==> config.mk <==
export PLATFORM = sky130hd
export DESIGN_NAME = sar_two_speed_ctrl
export DESIGN_NICKNAME = d
export VERILOG_FILES = /design/src/rtl/sar_pkg.sv /design/src/rtl/sar_step_timer.sv /design/src/rtl/sar_approx_reg.sv /design/src/rtl/sar_seq_fsm.sv /design/src/rtl/sar_two_speed_ctrl.sv
export SDC_FILE = /design/constraint.sdc
export NUM_CORES = 1
export LEC_CHECK = 0
export BUFFER_PORTS_ARGS = -buffer_cell sky130_fd_sc_hd__buf_2
export CAP_MARGIN = 20
export CORE_MARGIN = 5
export CORE_UTILIZATION = 48
export CTS_CLUSTER_DIAMETER = 30
export DETAILED_ROUTE_END_ITERATION = 6
export PLACE_DENSITY = 0.8
export SLEW_MARGIN = 20
export SYNTH_ARGS = -nofsm -noshare
export SYNTH_HDL_FRONTEND = slang
export SYNTH_SLANG_ARGS = --single-unit
export TNS_END_PERCENT = 20
==> constraint.sdc <==
create_clock -name clk -period 4.6 [get_ports clk]
set_input_delay 0.69 -clock clk [delete_from_list [all_inputs] [get_ports clk]]
set_output_delay 0.69 -clock clk [all_outputs]
set_load 0.01 [all_outputs]
==> src/rtl/sar_pkg.sv <==
package sar_pkg;

  // Sequencer states: stopped, converting, one-cycle completion.
  typedef enum logic [1:0] {
    ST_IDLE = 2'd0,
    ST_CONV = 2'd1,
    ST_DONE = 2'd2
  } sar_state_e;

endpackage

==> src/rtl/sar_step_timer.sv <==
// Settling-interval down-counter; reloads with the slow or fast period.
module sar_step_timer #(
  parameter int SLOW_CYC = 6,
  parameter int FAST_CYC = 2
) (
  input  logic clk,
  input  logic rst_n,
  input  logic load_i,
  input  logic slow_i,
  output logic expire_o
);

  localparam int MAX_CYC = (SLOW_CYC > FAST_CYC) ? SLOW_CYC : FAST_CYC;
  localparam int CW      = $clog2(MAX_CYC + 1);
  localparam logic [CW-1:0] SLOW_LD = CW'(SLOW_CYC - 1);
  localparam logic [CW-1:0] FAST_LD = CW'(FAST_CYC - 1);
  localparam logic [CW-1:0] MAX_LD  = CW'(MAX_CYC - 1);

  logic [CW-1:0] cnt_q;
  logic [CW-1:0] cnt_d;
  logic          cnt_en;

  always_comb begin
    cnt_en = load_i || (cnt_q != '0);
    cnt_d  = cnt_q;
    if (load_i) begin
      cnt_d = slow_i ? SLOW_LD : FAST_LD;
    end else if (cnt_q != '0) begin
      cnt_d = cnt_q - CW'(1);
    end
  end

  always_ff @(posedge clk or negedge rst_n) begin
    if (!rst_n) begin
      cnt_q <= '0;
    end else if (cnt_en) begin
      cnt_q <= cnt_d;
    end
  end

  assign expire_o = (cnt_q == '0);

  // the counter never exceeds the longest settling period.
  assert_count_bound_R2: assert property (@(posedge clk) disable iff (!rst_n)
    cnt_q <= MAX_LD);

  // after a reload the interval runs at least one full count before expiring,
  // unless the reload value is zero.
  assert_no_early_expire_R2: assert property (@(posedge clk) disable iff (!rst_n)
    (load_i && slow_i && (SLOW_CYC > 1)) |=> !expire_o);

endmodule

==> src/rtl/sar_approx_reg.sv <==
// Approximation register: cleared at start, one bit written per decision.
module sar_approx_reg #(
  parameter int WIDTH = 14,
  parameter int IW    = 4
) (
  input  logic             clk,
  input  logic             rst_n,
  input  logic             start_i,
  input  logic             decide_i,
  input  logic             conv_i,
  input  logic [IW-1:0]    idx_i,
  input  logic             keep_i,
  output logic [WIDTH-1:0] acc_o,
  output logic [WIDTH-1:0] acc_next_o
);

  logic [WIDTH-1:0] acc_q;
  logic [WIDTH-1:0] acc_d;
  logic             acc_en;

  for (genvar b = 0; b < WIDTH; b++) begin : g_bit
    logic hit;
    assign hit      = decide_i && (idx_i == IW'(b));
    assign acc_d[b] = start_i ? 1'b0 : (hit ? keep_i : acc_q[b]);
  end

  assign acc_en = start_i || decide_i;

  always_ff @(posedge clk or negedge rst_n) begin
    if (!rst_n) begin
      acc_q <= '0;
    end else if (acc_en) begin
      acc_q <= acc_d;
    end
  end

  assign acc_o      = acc_q;
  assign acc_next_o = acc_d;

  // while converting, no bit below the current trial position is ever set.
  logic [WIDTH-1:0] below_mask;
  assign below_mask = (WIDTH'(1) << idx_i) - WIDTH'(1);

  assert_low_bits_clear_R3: assert property (@(posedge clk) disable iff (!rst_n)
    conv_i |-> ((acc_q & below_mask) == '0));

endmodule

============================================================

● ACTIVITY: What lines of the listing contain the word "assert"? Copy them all.

● RESULT FOR THIS EXERCISE:
  assert_count_bound_R2: assert property (@(posedge clk) disable iff (!rst_n)
  assert_no_early_expire_R2: assert property (@(posedge clk) disable iff (!rst_n)
  assert_low_bits_clear_R3: assert property (@(posedge clk) disable iff (!rst_n)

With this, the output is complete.